L’Italia è storicamente uno dei più importanti fornitori mondiali di principi attivi farmaceutici, anche se sono in pochi a saperlo. Dato indicativo del successo internazionale dei produttori italiani, è quell’85% del fatturato proveniente da esportazione, che in questo campo rende l’Italia uno dei maggiori protagonisti.
La crisi?

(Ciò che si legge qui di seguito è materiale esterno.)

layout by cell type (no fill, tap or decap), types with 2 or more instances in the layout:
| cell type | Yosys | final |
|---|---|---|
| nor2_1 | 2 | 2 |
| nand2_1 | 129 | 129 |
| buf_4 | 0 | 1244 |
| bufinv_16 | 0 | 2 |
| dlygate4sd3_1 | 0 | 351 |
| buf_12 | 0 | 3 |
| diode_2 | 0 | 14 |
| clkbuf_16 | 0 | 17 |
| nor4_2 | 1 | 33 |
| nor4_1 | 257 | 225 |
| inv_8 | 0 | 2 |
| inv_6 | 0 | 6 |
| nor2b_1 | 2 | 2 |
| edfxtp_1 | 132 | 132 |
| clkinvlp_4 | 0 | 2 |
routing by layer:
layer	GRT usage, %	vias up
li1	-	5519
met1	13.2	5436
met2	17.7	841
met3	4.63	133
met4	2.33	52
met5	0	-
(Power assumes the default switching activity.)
`src/hw/rtl/fwrt_pkg.sv`:
```
package fwrt_pkg;

    localparam int unsigned DEPTH  = 64;
    localparam int unsigned WORD_W = 32;
    localparam int unsigned IDX_W  = $clog2(DEPTH);
    localparam int unsigned CNT_W  = IDX_W + 1;
    localparam int unsigned GROUP  = 8;
    localparam int unsigned NGROUP = DEPTH / GROUP;
    localparam int unsigned GSEL_W = $clog2(GROUP);
    localparam int unsigned GNUM_W = IDX_W - GSEL_W;

    typedef enum logic [1:0] {
        CMD_APPEND = 2'd0,
        CMD_REMOVE = 2'd1,
        CMD_SEARCH = 2'd2,
        CMD_READ   = 2'd3
    } t_cmd;

    typedef enum logic [1:0] {
        ST_OK        = 2'd0,
        ST_NOT_FOUND = 2'd1,
        ST_FULL      = 2'd2,
        ST_RANGE     = 2'd3
    } t_status;

    typedef struct packed {
        logic [WORD_W-1:0] w3;
        logic [WORD_W-1:0] w2;
        logic [WORD_W-1:0] w1;
        logic [WORD_W-1:0] w0;
    } t_rec;

    typedef struct packed {
        logic              valid;
        t_cmd              cmd;
        logic [IDX_W-1:0]  idx;
        logic [WORD_W-1:0] key;
        logic [1:0]        col;
        logic [CNT_W-1:0]  count;
        t_rec              rec;
    } t_op;

endpackage

```
`src/hw/rtl/fwrt_cell.sv`:
```
module fwrt_cell (
    input  logic                          i_clk,
    input  logic [fwrt_pkg::IDX_W-1:0]    i_pos,
    input  fwrt_pkg::t_op                 i_op,
    input  fwrt_pkg::t_rec                i_next,
    output fwrt_pkg::t_rec                o_rec,
    output logic                          o_hit,
    output fwrt_pkg::t_rec                o_rd
);

    fwrt_pkg::t_rec                  r_rec;
    logic                            r_hit;
    fwrt_pkg::t_rec                  r_rd;
    logic                            pos_in;
    logic                            at_idx;
    logic                            idx_in;
    logic                            at_end;
    logic [fwrt_pkg::WORD_W-1:0]     sel_word;
    logic                            n_hit;
    logic                            rd_hit;

    assign pos_in = {1'b0, i_pos} < i_op.count;
    assign at_idx = i_pos == i_op.idx;
    assign idx_in = {1'b0, i_op.idx} < i_op.count;
    assign at_end = {1'b0, i_pos} == i_op.count;

    always_comb begin
        case (i_op.col)
            2'd0:    sel_word = r_rec.w0;
            2'd1:    sel_word = r_rec.w1;
            2'd2:    sel_word = r_rec.w2;
            default: sel_word = r_rec.w3;
        endcase
    end

    assign rd_hit = (i_op.cmd == fwrt_pkg::CMD_READ) && at_idx && idx_in;
    assign n_hit  = ((i_op.cmd == fwrt_pkg::CMD_SEARCH) && pos_in && (sel_word == i_op.key))
                    || rd_hit;

    always_ff @(posedge i_clk) begin
        if (i_op.valid) begin
            case (i_op.cmd)
                fwrt_pkg::CMD_APPEND: begin
                    if (at_end) begin
                        r_rec <= i_op.rec;
                    end
                end
                fwrt_pkg::CMD_REMOVE: begin
                    if (idx_in && (i_pos >= i_op.idx)) begin
                        r_rec <= i_next;
                    end
                end
                default: begin
                end
            endcase
            r_hit <= n_hit;
            r_rd  <= rd_hit ? r_rec : '0;
        end
    end

    assign o_rec = r_rec;
    assign o_hit = r_hit;
    assign o_rd  = r_rd;

endmodule

```
--- src/rtl/r2aa_pkg.sv ---
// Shared types, constants and the arctangent table for the rotation matrix
// to axis-angle converter. No dependencies.
`timescale 1ns / 1ps

package r2aa_pkg;

  // Number of pipelined steps in each iterative unit.
  localparam int SQRT_STEPS = 32;
  localparam int PIPE_STEPS = 31;

  // Working widths of the CORDIC datapath.
  localparam int CX_W = 36;
  localparam int Z_W  = 34;

  localparam logic signed [33:0]    TRACE_MIN   = -34'sd1073741824;
  localparam logic signed [33:0]    TRACE_MAX   = 34'sd3221225472;
  localparam logic signed [33:0]    ONE_T       = 34'sd1073741824;
  localparam logic [30:0]           THRESH_RESET = 31'd10737;
  localparam logic [31:0]           ONE_Q30     = 32'd1073741824;
  localparam logic [30:0]           ONE_Q30_U   = 31'd1073741824;
  localparam logic signed [Z_W-1:0] HALF_PI_Z   = 34'sd1686629713;
  localparam logic signed [Z_W-1:0] ANGLE_MAX_Z = 34'sd3373259421;
  localparam logic [31:0]           ANGLE_MAX   = 32'd3373259421;
  localparam logic [63:0]           ONE_SQ      = 64'h4000_0000_0000_0000;

  // What the front end hands to the back end for one matrix.
  typedef struct packed {
    logic                    ident;
    logic                    zero;
    logic signed [32:0]      cosv;
    logic [2:0]              neg;
    logic [2:0][30:0]        mag;
  } r2aa_work_t;

  // atan(2^-i) in Q2.30.
  function automatic logic signed [Z_W-1:0] atan_q30(input int unsigned i);
    logic signed [Z_W-1:0] a;
    case (i)
      0:       a = 34'sd843314857;
      1:       a = 34'sd497837829;
      2:       a = 34'sd263043837;
      3:       a = 34'sd133525159;
      4:       a = 34'sd67021687;
      5:       a = 34'sd33543516;
      6:       a = 34'sd16775851;
      7:       a = 34'sd8388437;
      8:       a = 34'sd4194283;
      9:       a = 34'sd2097149;
      default: a = 34'sd1 <<< (30 - i);
    endcase
    return a;
  endfunction

endpackage
<file path="config.mk">
export PLATFORM = sky130hd
export DESIGN_NAME = r2aa_front_flat
export DESIGN_NICKNAME = d
export VERILOG_FILES = /design/src/rtl/r2aa_pkg.sv /design/src/rtl/r2aa_in_if.sv /design/src/rtl/r2aa_front.sv /design/src/flat_wrapper.sv
export SDC_FILE = /design/constraint.sdc
export NUM_CORES = 2
export LEC_CHECK = 0
export BUFFER_PORTS_ARGS = -buffer_cell sky130_fd_sc_hd__buf_2
export CAP_MARGIN = 5
export CORE_ASPECT_RATIO = 0.5
export CORE_UTILIZATION = 31
export DETAILED_ROUTE_END_ITERATION = 6
export SYNTH_ARGS = -nofsm -noshare
export SYNTH_HDL_FRONTEND = slang
export SYNTH_SLANG_ARGS = --single-unit
</file>
<file path="constraint.sdc">
create_clock -name clk -period 15.7 [get_ports clk]
set_input_delay 0.785 -clock clk [delete_from_list [all_inputs] [get_ports clk]]
set_output_delay 0.785 -clock clk [all_outputs]
set_load 0.1 [all_outputs]
</file>
<file path="src/rtl/r2aa_pkg.sv">
// Shared types, constants and the arctangent table for the rotation matrix
// to axis-angle converter. No dependencies.
`timescale 1ns / 1ps

package r2aa_pkg;

  // Number of pipelined steps in each iterative unit.
  localparam int SQRT_STEPS = 32;
  localparam int PIPE_STEPS = 31;

  // Working widths of the CORDIC datapath.
  localparam int CX_W = 36;
  localparam int Z_W  = 34;

  localparam logic signed [33:0]    TRACE_MIN   = -34'sd1073741824;
  localparam logic signed [33:0]    TRACE_MAX   = 34'sd3221225472;
  localparam logic signed [33:0]    ONE_T       = 34'sd1073741824;
  localparam logic [30:0]           THRESH_RESET = 31'd10737;
  localparam logic [31:0]           ONE_Q30     = 32'd1073741824;
  localparam logic [30:0]           ONE_Q30_U   = 31'd1073741824;
  localparam logic signed [Z_W-1:0] HALF_PI_Z   = 34'sd1686629713;
  localparam logic signed [Z_W-1:0] ANGLE_MAX_Z = 34'sd3373259421;
  localparam logic [31:0]           ANGLE_MAX   = 32'd3373259421;
  localparam logic [63:0]           ONE_SQ      = 64'h4000_0000_0000_0000;

  // What the front end hands to the back end for one matrix.
  typedef struct packed {
    logic                    ident;
    logic                    zero;
    logic signed [32:0]      cosv;
    logic [2:0]              neg;
    logic [2:0][30:0]        mag;
  } r2aa_work_t;

  // atan(2^-i) in Q2.30.
  function automatic logic signed [Z_W-1:0] atan_q30(input int unsigned i);
    logic signed [Z_W-1:0] a;
    case (i)
      0:       a = 34'sd843314857;
      1:       a = 34'sd497837829;
      2:       a = 34'sd263043837;
      3:       a = 34'sd133525159;
      4:       a = 34'sd67021687;
      5:       a = 34'sd33543516;
      6:       a = 34'sd16775851;
      7:       a = 34'sd8388437;
      8:       a = 34'sd4194283;
      9:       a = 34'sd2097149;
      default: a = 34'sd1 <<< (30 - i);
    endcase
    return a;
  endfunction

endpackage

</file>
<file path="src/rtl/r2aa_in_if.sv">
// Input channel of the converter: one matrix per beat.
// Depends on nothing.
`timescale 1ns / 1ps

interface r2aa_in_if;
  logic               valid;
  logic               ready;
  logic signed [31:0] m00, m01, m02, m10, m11, m12, m20, m21, m22;

  modport source (output valid, m00, m01, m02, m10, m11, m12, m20, m21, m22,
                  input ready);
  modport sink (input valid, m00, m01, m02, m10, m11, m12, m20, m21, m22,
                output ready);
endinterface

</file>
<file path="src/rtl/r2aa_front.sv">
// Front end: accepts matrices, clamps the trace, flags the identity case and
// normalises the skew difference vector. Depends on r2aa_pkg and r2aa_in_if.
`timescale 1ns / 1ps

module r2aa_front (
  input  logic                 clk,
  input  logic                 rst,
  input  logic                 cfg_we,
  input  logic [30:0]          cfg_wdata,
  r2aa_in_if.sink              in_ch,
  input  logic                 full,
  output logic                 push,
  output r2aa_pkg::r2aa_work_t push_data
);
  import r2aa_pkg::*;

  logic [30:0] threshold;

  logic               f1_valid;
  logic               f1_ident;
  logic signed [32:0] f1_cos;
  logic signed [32:0] f1_v [3];

  logic       f2_valid;
  r2aa_work_t f2_w;

  logic adv1, adv2;

  logic signed [33:0] trace, trace_cl, trace_gap;
  logic signed [32:0] v_c [3];
  logic [32:0]        mag33 [3];
  logic [32:0]        mx;
  logic [32:0]        tmp;
  logic [5:0]         msb;
  r2aa_work_t         w_c;

  assign adv2         = !f2_valid || !full;
  assign adv1         = !f1_valid || adv2;
  assign in_ch.ready  = adv1;
  assign push         = f2_valid && !full;
  assign push_data    = f2_w;

  always_ff @(posedge clk) begin
    if (rst) begin
      threshold <= THRESH_RESET;
    end else if (cfg_we) begin
      threshold <= cfg_wdata;
    end
  end

  always_comb begin
    trace = 34'(in_ch.m00) + 34'(in_ch.m11) + 34'(in_ch.m22);
    if (trace < TRACE_MIN) begin
      trace_cl = TRACE_MIN;
    end else if (trace > TRACE_MAX) begin
      trace_cl = TRACE_MAX;
    end else begin
      trace_cl = trace;
    end
    trace_gap = TRACE_MAX - trace_cl;
    v_c[0] = 33'(in_ch.m21) - 33'(in_ch.m12);
    v_c[1] = 33'(in_ch.m02) - 33'(in_ch.m20);
    v_c[2] = 33'(in_ch.m10) - 33'(in_ch.m01);
  end

  always_ff @(posedge clk) begin
    if (rst) begin
      f1_valid <= 1'b0;
    end else if (adv1) begin
      f1_valid <= in_ch.valid;
    end
  end

  always_ff @(posedge clk) begin
    if (adv1) begin
      f1_ident <= trace_gap < $signed({3'b000, threshold});
      f1_cos   <= 33'(trace_cl - ONE_T);
      for (int k = 0; k < 3; k++) begin
        f1_v[k] <= v_c[k];
      end
    end
  end

  // Scale all three magnitudes together so that the largest lies in [2^30, 2^31).
  always_comb begin
    mx  = '0;
    msb = '0;
    tmp = '0;
    for (int k = 0; k < 3; k++) begin
      mag33[k] = f1_v[k][32] ? 33'(-f1_v[k]) : 33'(f1_v[k]);
      if (mag33[k] > mx) begin
        mx = mag33[k];
      end
    end
    for (int b = 0; b < 33; b++) begin
      if (mx[b]) begin
        msb = 6'(b);
      end
    end
    w_c.ident = f1_ident;
    w_c.zero  = (mx == '0);
    w_c.cosv  = f1_cos;
    for (int k = 0; k < 3; k++) begin
      w_c.neg[k] = f1_v[k][32];
      if (msb > 6'd30) begin
        tmp = mag33[k] >> (msb - 6'd30);
      end else begin
        tmp = mag33[k] << (6'd30 - msb);
      end
      w_c.mag[k] = tmp[30:0];
    end
  end

  always_ff @(posedge clk) begin
    if (rst) begin
      f2_valid <= 1'b0;
    end else if (adv2) begin
      f2_valid <= f1_valid;
    end
  end

  always_ff @(posedge clk) begin
    if (adv2) begin
      f2_w <= w_c;
    end
  end

endmodule

</file>
<file path="src/flat_wrapper.sv">
// flat-port wrapper written by rule: the top's interface ports become plain ports
module r2aa_front_flat import r2aa_pkg::*;
  (clk, rst, cfg_we, cfg_wdata, full, push, push_data, in_ch_valid, in_ch_m00, in_ch_m01, in_ch_m02, in_ch_m10, in_ch_m11, in_ch_m12, in_ch_m20, in_ch_m21, in_ch_m22, in_ch_ready);
  r2aa_in_if in_ch_i ();
  input  logic clk;
  input  logic rst;
  input  logic cfg_we;
  input  logic [30:0] cfg_wdata;
  input  logic full;
  output logic push;
  output r2aa_pkg::r2aa_work_t push_data;
  input wire logic [$bits(in_ch_i.valid)-1:0] in_ch_valid;
  input wire logic [$bits(in_ch_i.m00)-1:0] in_ch_m00;
  input wire logic [$bits(in_ch_i.m01)-1:0] in_ch_m01;
  input wire logic [$bits(in_ch_i.m02)-1:0] in_ch_m02;
  input wire logic [$bits(in_ch_i.m10)-1:0] in_ch_m10;
  input wire logic [$bits(in_ch_i.m11)-1:0] in_ch_m11;
  input wire logic [$bits(in_ch_i.m12)-1:0] in_ch_m12;
  input wire logic [$bits(in_ch_i.m20)-1:0] in_ch_m20;
  input wire logic [$bits(in_ch_i.m21)-1:0] in_ch_m21;
  input wire logic [$bits(in_ch_i.m22)-1:0] in_ch_m22;
  output wire logic [$bits(in_ch_i.ready)-1:0] in_ch_ready;
  assign in_ch_i.valid = in_ch_valid;
  assign in_ch_i.m00 = in_ch_m00;
  assign in_ch_i.m01 = in_ch_m01;
  assign in_ch_i.m02 = in_ch_m02;
  assign in_ch_i.m10 = in_ch_m10;
  assign in_ch_i.m11 = in_ch_m11;
  assign in_ch_i.m12 = in_ch_m12;
  assign in_ch_i.m20 = in_ch_m20;
  assign in_ch_i.m21 = in_ch_m21;
  assign in_ch_i.m22 = in_ch_m22;
  assign in_ch_ready = in_ch_i.ready;
  r2aa_front u_core (.clk(clk), .rst(rst), .cfg_we(cfg_we), .cfg_wdata(cfg_wdata), .in_ch(in_ch_i), .full(full), .push(push), .push_data(push_data));
endmodule
</file>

Guardando i dati dal 2007 al 2009, pare non ci sia stata: performance in crescita (+5,9% dal 2008 rispetto all’anno successivo - per un valore di 71,214 milioni di yen), aziende sempre presenti sul mercato, futuro positivo (anche per l’apertura della Corea ai prodotti italiani, che stanno trovando un ottimo sbocco).
Uno dei principali fattori chiave di successo? “Essere sempre presenti e avere conoscenze dirette” - racconta Carlo Fontana della New Chem Spa, una delle aziende italiane che ha partecipato al Padiglione Italia organizzato dall’ICE (Istituto Nazionale per il Commercio Estero) in occasione dell’annuale fiera farmaceutica CPhl Japan (Tokyo, 21-23 aprile) - “Sono nel settore dagli anni ’70, venni in Giappone per la prima volta nel ’92”. Differenze rispetto ad allora? “La comunicazione: capire chi decideva era la cosa più difficile, adesso la situazione è migliorata, anche se rimane la lentezza dei giapponesi nel prendere delle decisioni: un progetto veloce per loro si chiude in 6/7 anni”.

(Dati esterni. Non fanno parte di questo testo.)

`config.mk`:
```
export PLATFORM = sky130hd
export DESIGN_NAME = twcs_queue
export DESIGN_NICKNAME = d
export VERILOG_FILES = /design/src/design/twcs_pkg.sv /design/src/design/twcs_queue.sv
export SDC_FILE = /design/constraint.sdc
export NUM_CORES = 1
export LEC_CHECK = 0
export ABC_AREA = 1
export ABC_CLOCK_PERIOD_IN_PS = 5100
export CAP_MARGIN = 20
export CORE_MARGIN = 2
export CORE_UTILIZATION = 60
export DETAILED_ROUTE_END_ITERATION = 12
export DONT_BUFFER_PORTS = 1
export GPL_ROUTABILITY_DRIVEN = 0
export GPL_TIMING_DRIVEN = 0
export PLACE_DENSITY_LB_ADDON = 0.05
export RECOVER_POWER = 100
export SKIP_LAST_GASP = 1
export SLEW_MARGIN = 20
export SYNTH_ARGS = -nofsm -noshare
export SYNTH_HDL_FRONTEND = slang
export SYNTH_SLANG_ARGS = --single-unit
```
`constraint.sdc`:
```
create_clock -name clk -period 5.1 [get_ports clk]
set_input_delay 0.765 -clock clk [delete_from_list [all_inputs] [get_ports clk]]
set_output_delay 0.765 -clock clk [all_outputs]
set_load 0.02 [all_outputs]
```
`src/design/twcs_pkg.sv`:
```
// Shared constants, payload types and helpers for the textured wall column shader.
`default_nettype none

package twcs_pkg;

    localparam int SCREEN_LINES_DEF = 512;
    localparam int TEXTURE_DIM_DEF  = 64;

    localparam int ROW_W      = 9;
    localparam int WALL_W     = 16;
    localparam int SIDE_W     = 2;
    localparam int TADDR_W    = 12;
    localparam int COLOR_W    = 32;
    localparam int RGB_W      = 24;
    localparam int SIZE_CFG_W = 7;
    localparam int CFG_IDX_W  = 2;
    localparam int CFG_DATA_W = 24;
    localparam int NUM_BANKS  = 4;
    localparam int QUEUE_DEPTH = 4;

    localparam logic [SIZE_CFG_W-1:0] TEX_SIZE_RESET = SIZE_CFG_W'(64);
    localparam logic [7:0]            ALPHA_OPAQUE   = 8'hFF;

    typedef enum logic [CFG_IDX_W-1:0] {
        CFG_CEILING    = 2'd0,
        CFG_FLOOR      = 2'd1,
        CFG_TEX_WIDTH  = 2'd2,
        CFG_TEX_HEIGHT = 2'd3
    } cfg_index_t;

    typedef enum logic {
        OP_LOAD  = 1'b0,
        OP_SHADE = 1'b1
    } op_t;

    typedef enum logic [1:0] {
        KIND_LOAD  = 2'd0,
        KIND_FLAT  = 2'd1,
        KIND_TEXEL = 2'd2
    } kind_t;

    typedef struct packed {
        logic                      operation;
        logic [ROW_W-1:0]          pixel_row;
        logic signed [WALL_W-1:0]  column_top;
        logic [WALL_W-1:0]         column_span;
        logic [WALL_W-1:0]         wall_fraction;
        logic [SIDE_W-1:0]         wall_side;
        logic [TADDR_W-1:0]        texel_address;
        logic [COLOR_W-1:0]        texel_value;
    } req_t;

    typedef struct packed {
        logic [COLOR_W-1:0] pixel_color;
    } rsp_t;

    // One classified word handed from the front end to the shading pipeline.
    typedef struct packed {
        kind_t               kind;
        logic [SIDE_W-1:0]   bank;
        logic [TADDR_W-1:0]  offset;
        logic [COLOR_W-1:0]  word;
        logic [WALL_W-1:0]   diff;
        logic [WALL_W-1:0]   wh;
    } cmd_t;

    function automatic logic [COLOR_W-1:0] opaque(input logic [RGB_W-1:0] rgb);
        return {rgb, ALPHA_OPAQUE};
    endfunction

endpackage

`default_nettype wire

```
`src/design/twcs_queue.sv`:
```
// Short queue that decouples the front end from the shading pipeline.
`default_nettype none

module twcs_queue (
    input  logic            clk,
    input  logic            rst_n,
    input  logic            push,
    input  twcs_pkg::cmd_t  push_data,
    output logic            ready,
    input  logic            pop,
    output logic            valid,
    output twcs_pkg::cmd_t  pop_data
);
    import twcs_pkg::*;

    localparam int DEPTH = QUEUE_DEPTH;
    localparam int PW    = (DEPTH > 1) ? $clog2(DEPTH) : 1;
    localparam int CW    = $clog2(DEPTH + 1);

    cmd_t           entry_reg [DEPTH];
    logic [PW-1:0]  wr_ptr_reg;
    logic [PW-1:0]  wr_ptr_next;
    logic [PW-1:0]  rd_ptr_reg;
    logic [PW-1:0]  rd_ptr_next;
    logic [CW-1:0]  count_reg;
    logic [CW-1:0]  count_next;
    logic           do_push;
    logic           do_pop;

    assign ready    = (count_reg != CW'(DEPTH));
    assign valid    = (count_reg != '0);
    assign pop_data = entry_reg[rd_ptr_reg];
    assign do_push  = push && ready;
    assign do_pop   = pop && valid;

    always_comb
    begin
        wr_ptr_next = wr_ptr_reg;
        rd_ptr_next = rd_ptr_reg;
        count_next  = count_reg;
        if (do_push)
        begin
            wr_ptr_next = (wr_ptr_reg == PW'(DEPTH - 1)) ? '0 : wr_ptr_reg + PW'(1);
        end
        if (do_pop)
        begin
            rd_ptr_next = (rd_ptr_reg == PW'(DEPTH - 1)) ? '0 : rd_ptr_reg + PW'(1);
        end
        if (do_push && !do_pop)
        begin
            count_next = count_reg + CW'(1);
        end
        else if (do_pop && !do_push)
        begin
            count_next = count_reg - CW'(1);
        end
    end

    always_ff @(posedge clk or negedge rst_n)
    begin
        if (!rst_n)
        begin
            wr_ptr_reg <= '0;
            rd_ptr_reg <= '0;
            count_reg  <= '0;
        end
        else
        begin
            wr_ptr_reg <= wr_ptr_next;
            rd_ptr_reg <= rd_ptr_next;
            count_reg  <= count_next;
        end
    end

    always_ff @(posedge clk)
    begin
        if (do_push)
        begin
            entry_reg[wr_ptr_reg] <= push_data;
        end
    end

endmodule

`default_nettype wire

```
==> qor.txt <==
Cell variety after synth = 18
Top delay family on crit path = simple AND/OR/NAND/NOR gates
Fin crit share = 70.9%
Die height = 155 um
Critical Path Sink Type = flip-flop
Worst Hold Class = primary input to flip-flop
1st-pass router iterations = 5
CTS Buffer Depth = 3
Number of placement rows = 55
WHS = 0.355 ns
Sequential fraction of the synthesis area = 71.7%
RSZ-0062 raised after global routing = no
Slew headroom = -40.2%
Lkg Pwr = 0.00589 uW
Residual DRC = 0
Final std cells w/o fill = 1,350
Synth Warn # = 0
Flops & latches, synth = 327
Largest net degree at the start of global routing = 24
Area grow syn2layout = 12.5%
Core Util, Final = 68.2%
Clock-pin transition on the worst setup and hold timing paths = 0.06 ns
Delay of the slowest cell on the worst path = 1.18 ns
Initial antenna violation count = 0
ANT nets after route = 0
Outcome = complete, but fails checks
Die extent in x = 155 um
Post-Syn Instances = 992
TritonCTS clock tree = done
Grt total ovfl = 0
Pwr per Cell Area = 619 nW/um2
Overall via count from detail_route = 7,328
Worst Tran Pin Value = 2.09 ns
CTS resizes = 0
Failing checks = max-capacitance violations, max-slew violations
Max Cap Viol = 4
DP HPWL = 17,400 um
# nets final = 1,135
Final worst path period need = 3.62 ns
Clock skew = 0.0106 ns
Crit path max-delay cell type = clkbuf_1
H-tree depth = 2
Final wirelength = 26,900 um
Vias in the first global route = 7,296
Mapped Nets = 1,083
Root buffer cell = clkbuf_16
Count of input and output buffers = 0
Via density = 5.43
Die footprint = 24,000 um2
Final Hold Fails = 0
CP bufs+invs = 2
Critical path class = flip-flop to flip-flop
Mean Syn Cell Area = 13.8 um2
I/O pin cnt = 166
Crit path DAT = 3.71 ns
Critical path data required time = 5.20 ns
DR iter-0 viols = 403
Routed len/inst = 19.9 um
# diodes = 0
Max Slew Vio Count = 74
GRT Total Usage = 22.6%
Fmax = 0.277 GHz
Max reg flops = 320
Crit path cell chain = clkinv_1, nand3_1, nand2_1, nor2_1, clkbuf_1
Setup Viol. Count Final = 0
Worst-path fanout max = 22
Num CTS Buffers = 34
Commonest non-fill, non-tap cell in the layout = edfxtp_1
Initial core utilization = 60.6%
Mapped cell area = 13,600 um2
CTS Sinks = 327
Max VDD drop = 387 uV
Core Region = 22,500 um2
Wire length of the first global-routing pass = 40,200 um
Startpoint types = flip-flop
Layout cells sized above 1 = 16.6%
Commonest cells after routing, fill and taps aside = edfxtp_1, nand2_1, inv_1
Placed Instances = 1,292
Clk Latency, worst-skew pair = 0.50 ns
-- per-stage QoR --
step / cell area (um2) / setup slack [ns] / TNS, ns / total power, uW
finish: 15400 / 1.48 / 0 / 9500
global route: 15400 / 1.13 / 0 / 9980
CTS: 15400 / 2.25 / 0 / 9660
detailed placement: 14400 / 2.39 / 0 / 7380
global placement: 14000 / -2.69 / -799.66 / 7250
floorplan: 13600 / 0.321 / 0 / 6410
-- cell usage after synthesis --
cell | n | share of area (%)
edfxtp_1 | 320 | 70
nand2_1 | 255 | 7.0
inv_1 | 171 | 4.7
o211ai_1 | 80 | 4.4
o211ai_2 | 80 | 7.3
buf_6 | 30 | 2.5
buf_2 | 21 | 0.77
dfrtp_1 | 7 | 1.3
nand3_1 | 7 | 0.26
ha_1 | 6 | 0.55
nor2_1 | 6 | 0.17
buf_8 | 2 | 0.22
inv_2 | 2 | 0.055
clkinv_1 | 1 | 0.027
fa_1 | 1 | 0.15
nand4_1 | 1 | 0.046
o21ai_0 | 1 | 0.037
xnor2_1 | 1 | 0.064
-- routing by layer --
metal,vias to the layer above,track usage [%],wire length [um]
li1,3562,-,-
met1,3517,27.8,10700
met2,220,39.0,13500
met3,29,7.14,2260
met4,0,6.00,399
met5,-,0,0
-- logic make-up (layout without fill, tap and decap cells) --
kind of cell,Yosys count,in the layout,synth area share [%]
xor gates and xnor gates,1,1,0.0642
buffers and inverters,227,300,8.25
AOI/OAI and AO/OA,161,161,11.8
DFF,327,327,71.7
adders and majority gates,7,7,0.697
and+or+nand+nor,269,269,7.48
-- worst paths after layout --
kind	slack, ns	depth (start not counted)	start	endpoint
setup / recovery	1.48	5	count_reg[0]	entry_reg[1][66]
hold reg to reg	0.51	2	count_reg[2]	count_reg[2]
max in group asynchronous	4.23	1	rst_n	rd_ptr_reg[0]
setup reg to reg	1.48	5	count_reg[0]	entry_reg[1][66]
min in group asynchronous	0.60	1	rst_n	wr_ptr_reg[0]
hold / removal	0.35	0	push_data[55]	entry_reg[1][55]
-- what timing repair did --
action,CTS,global route
hold buffers,1,0
endpoints found under the hold margin,7,0
buffers inserted,0,0
endpoints found under the setup margin,0,0
-- final cells by class --
cell class | instances | area (um2)
Inverter | 174 | 653
Tap cell | 285 | 357
Sequential cell | 327 | 9780
Timing Repair Buffer | 16 | 338
Multi-Input combinational cell | 438 | 2730
Buffer | 53 | 462
Clock inverter | 12 | 75.1
Fill cell | 1541 | 7150
Clock buffer | 45 | 956
-- where the power goes --
part | total (uW) | internal, uW | switching [uW] | leakage, uW
clock | 2290 | 1360 | 929 | 0.000504
sequential | 3660 | 3530 | 133 | 0.00302
combinational | 3550 | 1030 | 2520 | 0.00237
(Power assumes the default switching activity.)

Un'elevata professionalità e una ben consolidata cultura chimica rendono l’Italia estremamente competitiva non solo in Asia, ma anche negli Stati Uniti e in Europa. Il nostro Paese si conferma al sesto posto nella classifica dei principali fornitori per il Giappone (dopo USA, Svizzera, Germania, Francia e UK), in un settore il cui sbocco principale rimane quello dei farmaci generici e del custom manufactoring. La concorrenza, però, sta prendendo piede. “Guardi il padiglione cinese, qui di fronte: è il doppio rispetto al nostro” - mi fa notare Fontana - “Fortunatamente i giapponesi apprezzano ancora una certa qualità e una certa confezione”.